Desembargadores do Tribunal Regional Federal (TRF) da 1ª Região confirmaram a absolvição do ex-ministro Luiz Carlos Mendonça de Barros e do ex-presidente do Banco Nacional de Desenvolvimento Econômico e Social (BNDES) André Lara Resende em uma ação na qual o Ministério Público Federal questionava a legalidade do processo de privatização das empresas de telefonia durante o governo do ex-presidente Fernando Henrique Cardoso. De acordo com a decisão tomada pelos desembargadores da 3ª Turma do TRF, não ficaram provadas as nulidades levantadas pelo Ministério Público Federal no processo licitatório de privatização do Sistema Telebrás. "Da mesma forma, não está demonstrada a má-fé, premissa do ato ilegal e ímprobo, para impor-se uma condenação aos réus", concluíram.

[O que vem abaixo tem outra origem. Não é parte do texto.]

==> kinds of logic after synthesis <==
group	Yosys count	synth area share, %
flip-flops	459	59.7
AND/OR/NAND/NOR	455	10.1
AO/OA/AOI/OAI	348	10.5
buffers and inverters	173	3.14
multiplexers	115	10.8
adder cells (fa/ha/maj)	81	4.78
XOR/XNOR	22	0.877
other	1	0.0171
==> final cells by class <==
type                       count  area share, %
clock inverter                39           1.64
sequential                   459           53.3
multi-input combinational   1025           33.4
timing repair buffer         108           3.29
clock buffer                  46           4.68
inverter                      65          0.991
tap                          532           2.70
### src/rtl/core/block_min_offset_quantizer_unit.sv
// Top level of the block minimum-offset quantizer: stream ports, APB register.
// Instantiates bmoq_ctrl and bmoq_datapath; depends on bmoq_pkg.
//
// The unit loads a block of three-axis signed sample sets, one word per cycle,
// into an internal store of MAX_SETS entries while tracking each axis minimum
// and maximum. The word with tlast set, or the word that fills the store, closes
// the block; the input then stays stalled (s_tready low) for the whole readout.
// After the closing word, the range step registers max minus min per axis and
// the shift step turns the bit length of that range into a right shift of
// max(0, length minus code_bits). The stored sets are then read from the store
// in arrival order, one per cycle while the master side keeps tready high,
// each result leaving through the store's registered read port and the output
// register; the store's single read port sets the one-result-per-cycle
// readout. Every result word carries the three offsets from the axis minimums,
// shifted, plus the minimums and the shifts; tlast marks the result of the
// block's last set. code_bits sits at byte address 0 of the APB port, is clamped
// to 1..16 on write and resets to 16; write it only while the unit is idle.
module block_min_offset_quantizer_unit
  import bmoq_pkg::*;
#(
  parameter int unsigned MAX_SETS    = MaxSetsDef,
  parameter int unsigned SAMPLE_BITS = SampleBitsDef,
  localparam int unsigned InW  = 3 * SAMPLE_BITS,
  localparam int unsigned InTW = ((InW + 7) / 8) * 8,
  localparam int unsigned OutW = 3 * CodeW + 3 * SAMPLE_BITS + 3 * DropW,
  localparam int unsigned OutTW = ((OutW + 7) / 8) * 8
) (
  input  logic             clk_i,
  input  logic             rst_ni,
  // Input stream
  input  logic             s_tvalid,
  output logic             s_tready,
  input  logic [InTW-1:0]  s_tdata,   // x_sample, y_sample, z_sample, zero fill
  input  logic             s_tlast,   // block_end
  // Result stream
  output logic             m_tvalid,
  input  logic             m_tready,
  output logic [OutTW-1:0] m_tdata,   // x_code, y_code, z_code, x_floor, y_floor,
                                      // z_floor, x_drop, y_drop, z_drop, zero fill
  output logic             m_tlast,   // final_code
  // APB register port
  input  logic             psel,
  input  logic             penable,
  input  logic             pwrite,
  input  logic [2:0]       paddr,
  input  logic [31:0]      pwdata,
  output logic [31:0]      prdata,
  output logic             pready
);

  localparam int unsigned SB = SAMPLE_BITS;

  logic [CfgW-1:0] code_bits_q, code_bits_d;
  logic [CfgW-1:0] wr_val;
  logic            cfg_wr;

  bmoq_cmd_t cmd;
  bmoq_sts_t sts;

  logic [CodeW-1:0]     x_code, y_code, z_code;
  logic signed [SB-1:0] x_floor, y_floor, z_floor;
  logic [DropW-1:0]     x_drop, y_drop, z_drop;

  // Configuration register: take the low bits, clamp to 1..16
  assign pready = 1'b1;
  assign cfg_wr = psel && penable && pwrite && pready && (paddr[2] == CfgIdxCodeBits);
  assign wr_val = pwdata[CfgW-1:0];

  always_comb begin
    code_bits_d = code_bits_q;
    if (cfg_wr) begin
      if (wr_val == '0) begin
        code_bits_d = CfgW'(1);
      end else if (wr_val > CfgW'(CodeLimit)) begin
        code_bits_d = CfgW'(CodeLimit);
      end else begin
        code_bits_d = wr_val;
      end
    end
  end

  always_ff @(posedge clk_i or negedge rst_ni) begin
    if (!rst_ni) begin
      code_bits_q <= CfgW'(CodeBitsRst);
    end else begin
      code_bits_q <= code_bits_d;
    end
  end

  assign prdata = (paddr[2] == CfgIdxCodeBits) ? 32'(code_bits_q) : '0;

  bmoq_ctrl u_ctrl (
    .clk_i      (clk_i),
    .rst_ni     (rst_ni),
    .in_valid_i (s_tvalid),
    .in_ready_o (s_tready),
    .sts_i      (sts),
    .cmd_o      (cmd)
  );

  bmoq_datapath #(
    .MAX_SETS    (MAX_SETS),
    .SAMPLE_BITS (SAMPLE_BITS)
  ) u_datapath (
    .clk_i        (clk_i),
    .rst_ni       (rst_ni),
    .cmd_i        (cmd),
    .sts_o        (sts),
    .code_bits_i  (code_bits_q),
    .x_sample_i   (s_tdata[SB-1:0]),
    .y_sample_i   (s_tdata[2*SB-1:SB]),
    .z_sample_i   (s_tdata[3*SB-1:2*SB]),
    .block_end_i  (s_tlast),
    .out_ready_i  (m_tready),
    .out_valid_o  (m_tvalid),
    .x_code_o     (x_code),
    .y_code_o     (y_code),
    .z_code_o     (z_code),
    .x_floor_o    (x_floor),
    .y_floor_o    (y_floor),
    .z_floor_o    (z_floor),
    .x_drop_o     (x_drop),
    .y_drop_o     (y_drop),
    .z_drop_o     (z_drop),
    .final_code_o (m_tlast)
  );

  // Pack the result word, first field in the low bits
  assign m_tdata = OutTW'({z_drop, y_drop, x_drop, z_floor, y_floor, x_floor,
                           z_code, y_code, x_code});

  // Only one phase of the sequence is active at a time
  a_cmd_onehot: assert property (@(posedge clk_i) disable iff (!rst_ni)
    $onehot0(cmd))
    else $error("controller raised more than one command");

  // A closing word stalls the input for the readout
  a_last_stalls: assert property (@(posedge clk_i) disable iff (!rst_ni)
    (s_tvalid && s_tready && s_tlast) |=> !s_tready)
    else $error("input still open after the closing word");

  // The register never leaves its legal range
  a_code_bits_range: assert property (@(posedge clk_i) disable iff (!rst_ni)
    (code_bits_q >= CfgW'(1)) && (code_bits_q <= CfgW'(CodeLimit)))
    else $error("code_bits outside 1..16");

  // A shift never exceeds what the sample width allows
  a_drop_bound: assert property (@(posedge clk_i) disable iff (!rst_ni)
    m_tvalid |-> (x_drop < DropW'(SB)) && (y_drop < DropW'(SB)) && (z_drop < DropW'(SB)))
    else $error("axis shift out of range");

endmodule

MARIÂNGELA GALLUCCI, Agencia Estado

30 de abril de 2010 | 18h18

Antes do TRF, a Justiça Federal de 1ª instância já tinha absolvido Mendonça de Barros, Lara Rezende e outros acusados de envolvimento com as alegadas ilegalidades. Na ação, o Ministério Público sustentava que o grupo teria cometido vários atos de improbidade administrativa e teria desrespeitado princípios da Constituição como moralidade, probidade, legalidade e impessoalidade.

O relator da ação no TRF, desembargador Tourinho Neto, citou em seu voto uma decisão do Tribunal de Contas da União (TCU) segundo a qual não havia provas de que os acusados usaram seus cargos para negociar diretamente com possíveis participantes do processo de privatização das empresas de telefonia. Ele também observou que, conforme o tribunal, não existia informação de que os acusados direcionaram a venda de alguma empresa ou que tenham dado tratamento diferenciado para beneficiar particulares. "A anulação da operação que resultou na privatização da Tele Norte Leste não atenderia ao interesse público, haja vista que poderia causar inúmeros prejuízos, de modo que essa pretensão é despida de razoabilidade", afirmou o desembargador.